▶ **Extracted information**
/---

This is an optimization exercise on Yosys and OpenROAD, whose aim is small area, not a production implementation. No functional check of the RTL was part of this run. Power and IR drop assume default switching activity.

`config.mk`:
```
export PLATFORM = sky130hd
export DESIGN_NAME = pcie_host_interface
export DESIGN_NICKNAME = pcie_host_interface
export VERILOG_FILES = /design/flow/design.v
export SDC_FILE = /design/flow/constraint.sdc
export NUM_CORES = 4
export LEC_CHECK = 0
export CAP_MARGIN = 20
export CORE_MARGIN = 2
export CORE_UTILIZATION = 40
export SLEW_MARGIN = 20
```
`constraint.sdc`:
```
create_clock -name core_clock -period 8.0 [get_ports {clk}]
set_input_delay 1.6000 -clock core_clock [delete_from_list [all_inputs] [get_ports {clk}]]
set_output_delay 1.6000 -clock core_clock [all_outputs]
set_load 0.01 [all_outputs]
```
`design.v`:
```
`default_nettype none
package ppfifo_pkg;
  localparam int FIFO_DATA_W = 32;
  localparam int FIFO_SIZE_W = 24;
  localparam int EGR_ACT_W = 2;
endpackage
`default_nettype wire
`default_nettype none
package host_pkg;
  localparam int XFER_W = 32;
  localparam int BUF_DEPTH = 16;
  localparam int BUF_PTR_W = 4;
  localparam int BUF_CNT_W = 5;
endpackage
`default_nettype wire
`timescale 1ns/10ps
`default_nettype none
import ppfifo_pkg::*;
import host_pkg::*;
module ingress_reader (
  input  wire                     clk,
  input  wire                     rst,
  input  wire                     i_en,
  input  wire [XFER_W-1:0]        i_xfer_size,
  input  wire                     i_rdy,
  input  wire [FIFO_SIZE_W-1:0]   i_size,
  input  wire [FIFO_DATA_W-1:0]   i_data,
  input  wire                     i_buf_full,
  output logic                    o_act,
  output logic                    o_stb,
  output logic                    o_buf_push,
  output logic [FIFO_DATA_W-1:0]  o_buf_data,
  output logic                    o_fin
);
  logic                   r_act;
  logic [FIFO_SIZE_W-1:0] r_count;
  logic [FIFO_SIZE_W-1:0] r_size;
  logic [XFER_W-1:0]      r_total;
  logic                   w_half_left;
  logic                   w_xfer_left;
  logic                   w_last;
  assign w_half_left = r_count < r_size;
  assign w_xfer_left = r_total < i_xfer_size;
  assign o_stb = i_en & r_act & w_half_left & w_xfer_left & ~i_buf_full;
  assign w_last = o_stb &
                  ((r_count + 1'b1 == r_size) | (r_total + 1'b1 == i_xfer_size));
  always_ff @(posedge clk) begin
    if (rst) begin
      r_act   <= 1'b0;
      r_count <= '0;
      r_total <= '0;
    end else if (!i_en) begin
      r_act   <= 1'b0;
      r_count <= '0;
      r_total <= '0;
    end else if (!r_act) begin
      if (i_rdy && w_xfer_left) begin
        r_act   <= 1'b1;
        r_count <= '0;
      end
    end else begin
      if (o_stb) begin
        r_count <= r_count + 1'b1;
        r_total <= r_total + 1'b1;
      end
      if (w_last || !(w_half_left && w_xfer_left)) begin
        r_act <= 1'b0;
      end
    end
  end
  always_ff @(posedge clk) begin
    if (!r_act && i_rdy) begin
      r_size <= i_size;
    end
  end
  assign o_act      = r_act;
  assign o_buf_push = o_stb;
  assign o_buf_data = i_data;
  assign o_fin      = r_total == i_xfer_size;
endmodule
`default_nettype wire
`timescale 1ns/10ps
`default_nettype none
import ppfifo_pkg::*;
import host_pkg::*;
module word_buffer (
  input  wire                     clk,
  input  wire                     rst,
  input  wire                     i_push,
  input  wire [FIFO_DATA_W-1:0]   i_data,
  input  wire                     i_pop,
  output logic [FIFO_DATA_W-1:0]  o_data,
  output logic                    o_full,
  output logic                    o_empty
);
  logic [FIFO_DATA_W-1:0] mem [BUF_DEPTH];
  logic [BUF_PTR_W-1:0]   r_wr_ptr;
  logic [BUF_PTR_W-1:0]   r_rd_ptr;
  logic [BUF_CNT_W-1:0]   r_count;
  always_ff @(posedge clk) begin
    if (i_push) begin
      mem[r_wr_ptr] <= i_data;
    end
  end
  always_ff @(posedge clk) begin
    if (rst) begin
      r_wr_ptr <= '0;
      r_rd_ptr <= '0;
      r_count  <= '0;
    end else begin
      if (i_push) begin
        r_wr_ptr <= r_wr_ptr + 1'b1;
      end
      if (i_pop) begin
        r_rd_ptr <= r_rd_ptr + 1'b1;
      end
      case ({i_push, i_pop})
        2'b10:   r_count <= r_count + 1'b1;
        2'b01:   r_count <= r_count - 1'b1;
        default: r_count <= r_count;
      endcase
    end
  end
  assign o_data  = mem[r_rd_ptr];
  assign o_full  = r_count == BUF_CNT_W'(BUF_DEPTH);
  assign o_empty = r_count == '0;
endmodule
`default_nettype wire
`timescale 1ns/10ps
`default_nettype none
import ppfifo_pkg::*;
import host_pkg::*;
module egress_writer (
  input  wire                     clk,
  input  wire                     rst,
  input  wire                     i_en,
  input  wire [XFER_W-1:0]        i_xfer_size,
  input  wire [EGR_ACT_W-1:0]     i_rdy,
  input  wire [FIFO_SIZE_W-1:0]   i_size,
  input  wire [FIFO_DATA_W-1:0]   i_buf_data,
  input  wire                     i_buf_empty,
  output logic [EGR_ACT_W-1:0]    o_act,
  output logic                    o_stb,
  output logic [FIFO_DATA_W-1:0]  o_data,
  output logic                    o_buf_pop,
  output logic                    o_fin
);
  logic [EGR_ACT_W-1:0]   r_act;
  logic [EGR_ACT_W-1:0]   w_pick;
  logic [FIFO_SIZE_W-1:0] r_count;
  logic [FIFO_SIZE_W-1:0] r_size;
  logic [XFER_W-1:0]      r_total;
  logic                   w_half_left;
  logic                   w_xfer_left;
  logic                   w_last;
  assign w_pick = i_rdy & (~i_rdy + 1'b1);
  assign w_half_left = r_count < r_size;
  assign w_xfer_left = r_total < i_xfer_size;
  assign o_stb  = i_en & (|r_act) & w_half_left & w_xfer_left & ~i_buf_empty;
  assign w_last = o_stb &
                  ((r_count + 1'b1 == r_size) | (r_total + 1'b1 == i_xfer_size));
  always_ff @(posedge clk) begin
    if (rst) begin
      r_act   <= '0;
      r_count <= '0;
      r_total <= '0;
    end else if (!i_en) begin
      r_act   <= '0;
      r_count <= '0;
      r_total <= '0;
    end else if (r_act == '0) begin
      if ((|i_rdy) && w_xfer_left) begin
        r_act   <= w_pick;
        r_count <= '0;
      end
    end else begin
      if (o_stb) begin
        r_count <= r_count + 1'b1;
        r_total <= r_total + 1'b1;
      end
      if (w_last || !(w_half_left && w_xfer_left)) begin
        r_act <= '0;
      end
    end
  end
  always_ff @(posedge clk) begin
    if (r_act == '0 && (|i_rdy)) begin
      r_size <= i_size;
    end
  end
  assign o_act     = r_act;
  assign o_data    = i_buf_data;
  assign o_buf_pop = o_stb;
  assign o_fin     = (r_total == i_xfer_size) & ~(|r_act);
endmodule
`default_nettype wire
`timescale 1ns/10ps
`default_nettype none
import ppfifo_pkg::*;
import host_pkg::*;
module channel_router (
  input  wire                     clk,
  input  wire                     rst,
  input  wire                     i_mem_sel,
  input  wire                     i_dma_sel,
  input  wire                     i_write_flg,
  input  wire                     i_read_flg,
  input  wire [XFER_W-1:0]        i_xfer_size,
  input  wire                     i_pcie_ingress_fifo_rdy,
  input  wire [FIFO_SIZE_W-1:0]   i_pcie_ingress_fifo_size,
  input  wire [FIFO_DATA_W-1:0]   i_pcie_ingress_fifo_data,
  input  wire                     i_pcie_ingress_fifo_idle,
  input  wire [EGR_ACT_W-1:0]     i_pcie_egress_fifo_rdy,
  input  wire [FIFO_SIZE_W-1:0]   i_pcie_egress_fifo_size,
  input  wire                     i_mem_ing_act,
  input  wire                     i_mem_ing_stb,
  input  wire                     i_mem_wr_fin,
  input  wire [EGR_ACT_W-1:0]     i_mem_egr_act,
  input  wire                     i_mem_egr_stb,
  input  wire [FIFO_DATA_W-1:0]   i_mem_egr_data,
  input  wire                     i_mem_rd_fin,
  input  wire                     i_idma_activate,
  input  wire                     i_idma_stb,
  input  wire [EGR_ACT_W-1:0]     i_odma_activate,
  input  wire                     i_odma_stb,
  input  wire [FIFO_DATA_W-1:0]   i_odma_data,
  output logic                    o_mem_wr_en,
  output logic                    o_mem_rd_en,
  output logic                    o_pcie_ingress_fifo_act,
  output logic                    o_pcie_ingress_fifo_stb,
  output logic [EGR_ACT_W-1:0]    o_pcie_egress_fifo_act,
  output logic                    o_pcie_egress_fifo_stb,
  output logic [FIFO_DATA_W-1:0]  o_pcie_egress_fifo_data,
  output logic                    o_pcie_write_fin,
  output logic                    o_pcie_read_fin,
  output logic                    o_idma_ready,
  output logic [FIFO_SIZE_W-1:0]  o_idma_size,
  output logic [FIFO_DATA_W-1:0]  o_idma_data,
  output logic [EGR_ACT_W-1:0]    o_odma_ready,
  output logic [FIFO_SIZE_W-1:0]  o_odma_size
);
  logic              w_dma_wr;
  logic              w_dma_rd;
  logic [XFER_W-1:0] r_dma_count;
  logic              r_dma_read_fin;
  assign o_mem_wr_en = i_mem_sel & i_write_flg;
  assign o_mem_rd_en = i_mem_sel & i_read_flg;
  assign w_dma_wr    = ~i_mem_sel & i_dma_sel & i_write_flg;
  assign w_dma_rd    = ~i_mem_sel & i_dma_sel & i_read_flg;
  assign o_idma_ready = w_dma_wr ? i_pcie_ingress_fifo_rdy  : 1'b0;
  assign o_idma_size  = w_dma_wr ? i_pcie_ingress_fifo_size : '0;
  assign o_idma_data  = w_dma_wr ? i_pcie_ingress_fifo_data : '0;
  assign o_pcie_ingress_fifo_act = o_mem_wr_en ? i_mem_ing_act   :
                                   w_dma_wr    ? i_idma_activate : 1'b0;
  assign o_pcie_ingress_fifo_stb = o_mem_wr_en ? i_mem_ing_stb   :
                                   w_dma_wr    ? i_idma_stb      : 1'b0;
  assign o_odma_ready = w_dma_rd ? i_pcie_egress_fifo_rdy  : '0;
  assign o_odma_size  = w_dma_rd ? i_pcie_egress_fifo_size : '0;
  assign o_pcie_egress_fifo_act  = o_mem_rd_en ? i_mem_egr_act   :
                                   w_dma_rd    ? i_odma_activate : '0;
  assign o_pcie_egress_fifo_stb  = o_mem_rd_en ? i_mem_egr_stb   :
                                   w_dma_rd    ? i_odma_stb      : 1'b0;
  assign o_pcie_egress_fifo_data = o_mem_rd_en ? i_mem_egr_data  :
                                   w_dma_rd    ? i_odma_data     : '0;
  assign o_pcie_write_fin = o_mem_wr_en ? i_mem_wr_fin             :
                            w_dma_wr    ? i_pcie_ingress_fifo_idle : 1'b0;
  assign o_pcie_read_fin  = o_mem_rd_en ? i_mem_rd_fin   :
                            w_dma_rd    ? r_dma_read_fin : 1'b0;
  always_ff @(posedge clk) begin
    if (rst) begin
      r_dma_count    <= '0;
      r_dma_read_fin <= 1'b0;
    end else if (!w_dma_rd) begin
      r_dma_count    <= '0;
      r_dma_read_fin <= 1'b0;
    end else if (r_dma_count < i_xfer_size) begin
      if (i_odma_stb) begin
        r_dma_count <= r_dma_count + 1'b1;
      end
    end else begin
      r_dma_read_fin <= 1'b1;
    end
  end
endmodule
`default_nettype wire
`timescale 1ns/10ps
`default_nettype none
import ppfifo_pkg::*;
import host_pkg::*;
module pcie_host_interface (
  input  wire                     clk,
  input  wire                     rst,
  input  wire                     i_pcie_mem_fifo_sel,
  input  wire                     i_pcie_dma_fifo_sel,
  input  wire                     i_pcie_data_write_flg,
  input  wire                     i_pcie_data_read_flg,
  input  wire [XFER_W-1:0]        i_pcie_data_size,
  output logic                    o_pcie_write_fin,
  output logic                    o_pcie_read_fin,
  input  wire                     i_pcie_ingress_fifo_rdy,
  output logic                    o_pcie_ingress_fifo_act,
  input  wire [FIFO_SIZE_W-1:0]   i_pcie_ingress_fifo_size,
  output logic                    o_pcie_ingress_fifo_stb,
  input  wire [FIFO_DATA_W-1:0]   i_pcie_ingress_fifo_data,
  input  wire                     i_pcie_ingress_fifo_idle,
  input  wire [EGR_ACT_W-1:0]     i_pcie_egress_fifo_rdy,
  output logic [EGR_ACT_W-1:0]    o_pcie_egress_fifo_act,
  input  wire [FIFO_SIZE_W-1:0]   i_pcie_egress_fifo_size,
  output logic                    o_pcie_egress_fifo_stb,
  output logic [FIFO_DATA_W-1:0]  o_pcie_egress_fifo_data,
  input  wire                     i_idma_activate,
  output logic                    o_idma_ready,
  input  wire                     i_idma_stb,
  output logic [FIFO_SIZE_W-1:0]  o_idma_size,
  output logic [FIFO_DATA_W-1:0]  o_idma_data,
  output logic [EGR_ACT_W-1:0]    o_odma_ready,
  input  wire [EGR_ACT_W-1:0]     i_odma_activate,
  input  wire                     i_odma_stb,
  output logic [FIFO_SIZE_W-1:0]  o_odma_size,
  input  wire [FIFO_DATA_W-1:0]   i_odma_data
);
  logic                   w_mem_wr_en;
  logic                   w_mem_rd_en;
  logic                   w_ing_act;
  logic                   w_ing_stb;
  logic                   w_wr_fin;
  logic [EGR_ACT_W-1:0]   w_egr_act;
  logic                   w_egr_stb;
  logic [FIFO_DATA_W-1:0] w_egr_data;
  logic                   w_rd_fin;
  logic                   w_push;
  logic [FIFO_DATA_W-1:0] w_push_data;
  logic                   w_pop;
  logic [FIFO_DATA_W-1:0] w_head;
  logic                   w_full;
  logic                   w_empty;
  channel_router router (
    .clk                      (clk),
    .rst                      (rst),
    .i_mem_sel                (i_pcie_mem_fifo_sel),
    .i_dma_sel                (i_pcie_dma_fifo_sel),
    .i_write_flg              (i_pcie_data_write_flg),
    .i_read_flg               (i_pcie_data_read_flg),
    .i_xfer_size              (i_pcie_data_size),
    .i_pcie_ingress_fifo_rdy  (i_pcie_ingress_fifo_rdy),
    .i_pcie_ingress_fifo_size (i_pcie_ingress_fifo_size),
    .i_pcie_ingress_fifo_data (i_pcie_ingress_fifo_data),
    .i_pcie_ingress_fifo_idle (i_pcie_ingress_fifo_idle),
    .i_pcie_egress_fifo_rdy   (i_pcie_egress_fifo_rdy),
    .i_pcie_egress_fifo_size  (i_pcie_egress_fifo_size),
    .i_mem_ing_act            (w_ing_act),
    .i_mem_ing_stb            (w_ing_stb),
    .i_mem_wr_fin             (w_wr_fin),
    .i_mem_egr_act            (w_egr_act),
    .i_mem_egr_stb            (w_egr_stb),
    .i_mem_egr_data           (w_egr_data),
    .i_mem_rd_fin             (w_rd_fin),
    .i_idma_activate          (i_idma_activate),
    .i_idma_stb               (i_idma_stb),
    .i_odma_activate          (i_odma_activate),
    .i_odma_stb               (i_odma_stb),
    .i_odma_data              (i_odma_data),
    .o_mem_wr_en              (w_mem_wr_en),
    .o_mem_rd_en              (w_mem_rd_en),
    .o_pcie_ingress_fifo_act  (o_pcie_ingress_fifo_act),
    .o_pcie_ingress_fifo_stb  (o_pcie_ingress_fifo_stb),
    .o_pcie_egress_fifo_act   (o_pcie_egress_fifo_act),
    .o_pcie_egress_fifo_stb   (o_pcie_egress_fifo_stb),
    .o_pcie_egress_fifo_data  (o_pcie_egress_fifo_data),
    .o_pcie_write_fin         (o_pcie_write_fin),
    .o_pcie_read_fin          (o_pcie_read_fin),
    .o_idma_ready             (o_idma_ready),
    .o_idma_size              (o_idma_size),
    .o_idma_data              (o_idma_data),
    .o_odma_ready             (o_odma_ready),
    .o_odma_size              (o_odma_size)
  );
  ingress_reader reader (
    .clk         (clk),
    .rst         (rst),
    .i_en        (w_mem_wr_en),
    .i_xfer_size (i_pcie_data_size),
    .i_rdy       (i_pcie_ingress_fifo_rdy),
    .i_size      (i_pcie_ingress_fifo_size),
    .i_data      (i_pcie_ingress_fifo_data),
    .i_buf_full  (w_full),
    .o_act       (w_ing_act),
    .o_stb       (w_ing_stb),
    .o_buf_push  (w_push),
    .o_buf_data  (w_push_data),
    .o_fin       (w_wr_fin)
  );
  word_buffer buffer (
    .clk     (clk),
    .rst     (rst),
    .i_push  (w_push),
    .i_data  (w_push_data),
    .i_pop   (w_pop),
    .o_data  (w_head),
    .o_full  (w_full),
    .o_empty (w_empty)
  );
  egress_writer writer (
    .clk         (clk),
    .rst         (rst),
    .i_en        (w_mem_rd_en),
    .i_xfer_size (i_pcie_data_size),
    .i_rdy       (i_pcie_egress_fifo_rdy),
    .i_size      (i_pcie_egress_fifo_size),
    .i_buf_data  (w_head),
    .i_buf_empty (w_empty),
    .o_act       (w_egr_act),
    .o_stb       (w_egr_stb),
    .o_data      (w_egr_data),
    .o_buf_pop   (w_pop),
    .o_fin       (w_rd_fin)
  );
endmodule
`default_nettype wire
```
`run.sh`:
```
#!/bin/bash
# synth_recipe.tcl (not shown) runs the flow's synth.tcl, then flattens the netlist and writes it again
# the make line also repeats each setting of config.mk as NAME=value (left out here)
make -C /OpenROAD-flow-scripts/flow DESIGN_CONFIG=/design/flow/config.mk WORK_HOME=/design/flow/orfs CLKGATE_MAP_FILE= SYNTH_SCRIPT=/design/flow/synth_recipe.tcl finish
```
==> run notes <==
## through the flow
step	instance area [um2]	hold slack, ps	std cells	util, %
final	43000	494	4307	47.9
after global routing	43000	516	4307	47.9
after CTS	43000	494	4307	47.9
after detailed placement	40400	478	4160	45.0
after global placement	40400	459	4160	45.0
after floorplan	36200	459	2822	-
## power groups by stage
stage	Clock (uW)	Combinational, uW	Sequential [uW]
after detailed placement	0	427	4170
after global routing	3820	465	4090
after global placement	0	417	4170
after CTS	3670	430	4090
final	3610	425	4090
after floorplan	0	184	4160
## layer usage
| metal | wire [um] | up-vias | part of all wire (%) |
|---|---|---|---|
| li1 | - | 11453 | - |
| met1 | 43900 | 12693 | 43 |
| met2 | 50500 | 844 | 49 |
| met3 | 5960 | 145 | 5.8 |
| met4 | 2420 | 0 | 2.4 |
| met5 | 0 | - | 0 |
## worst reg2reg max path: stages (launching register included)
cell,delay [ps]
edfxtp_1,410
inv_1,100
ha_1,310
nand4_1,180
nor3_1,340
o21ai_1,160
a21oi_1,510
a2111oi_2,110
buf_4,270
and2_1,240
buf_4,220
inv_2,110
buf_4,300
ha_1,450
xor2_1,190
ha_1,210
o21ai_0,80
a21oi_1,180
a21oi_1,100
xor2_1,150
or3_1,310
a21oi_1,140
## synth_stat cells (5+ instances only)
library cell,count
nand2_1,136
o41ai_1,5
o311ai_0,6
nor3_1,46
nand3_1,118
nand2b_1,17
nor2b_1,11
and4_1,20
nand4_1,84
a31oi_1,32
and3_1,116
nor3b_1,8
o31ai_1,33
o21ai_0,57
edfxtp_1,560
clkbuf_1,126
buf_1,18
o21ai_1,14
a311oi_1,5
a21o_1,21
nor2_1,160
and2_1,18
xor2_1,82
o22ai_1,6
a211oi_1,13
buf_2,18
or3_1,39
mux4_2,160
a32o_1,34
o211ai_1,20
nor4_1,44
ha_1,157
inv_1,105
dfxtp_1,165
o21a_1,10
nor4b_1,7
a21oi_1,102
or4_1,23
mux2i_1,13
xnor2_1,143
o2111ai_1,6
## sequential cells by signal, indices dropped and copies added (netlist names), named ones only
register and cells:
buffer.mem 512, buffer.r_count 5, buffer.r_rd_ptr 4, buffer.r_wr_ptr 4, reader.r_act 1, reader.r_count 24, reader.r_size 24, reader.r_total 32
router.r_dma_count 32, router.r_dma_read_fin 1, writer.r_act 2, writer.r_count 24, writer.r_size 24, writer.r_total 32
## logic make-up (layout without fill, tap and decap cells)
| family | count (synthesis) | count (layout) |
|---|---|---|
| AND/OR/NAND/NOR | 868 | 868 |
| flip-flops | 725 | 725 |
| XOR/XNOR | 225 | 225 |
| multiplexers | 173 | 173 |
| AO/OA/AOI/OAI | 403 | 403 |
| adder cells (fa/ha/maj) | 157 | 157 |
| buffers and inverters | 271 | 580 |
## final cells by class
cell class	count	area (um2)	area share, %
Clock buffer	102	2150	4.99
Multi-Input combinational cell	1826	15200	35.3
Inverter	107	402	0.933
Timing Repair Buffer	326	3220	7.48
Tap cell	1176	1470	3.42
Clock inverter	45	459	1.07
Sequential cell	725	20100	46.8
## final timing paths
kind	startpoint	endpoint	slack, ps
worst max-delay path	i_pcie_data_size[6]	o_pcie_ingress_fifo_stb	1310
worst min-delay path	buffer.r_rd_ptr[3]	buffer.r_rd_ptr[3]	490
worst max register to register	reader.r_size[23]	buffer.r_count[4]	2820
worst min register to register	buffer.r_rd_ptr[3]	buffer.r_rd_ptr[3]	490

\---

▶ **Goal of the exercise**
Check each line above for the word "make" and copy the ones that have it.

▶ **Exercise response**
# the make line also repeats each setting of config.mk as NAME=value (left out here)
make -C /OpenROAD-flow-scripts/flow DESIGN_CONFIG=/design/flow/config.mk WORK_HOME=/design/flow/orfs CLKGATE_MAP_FILE= SYNTH_SCRIPT=/design/flow/synth_recipe.tcl finish
## logic make-up (layout without fill, tap and decap cells)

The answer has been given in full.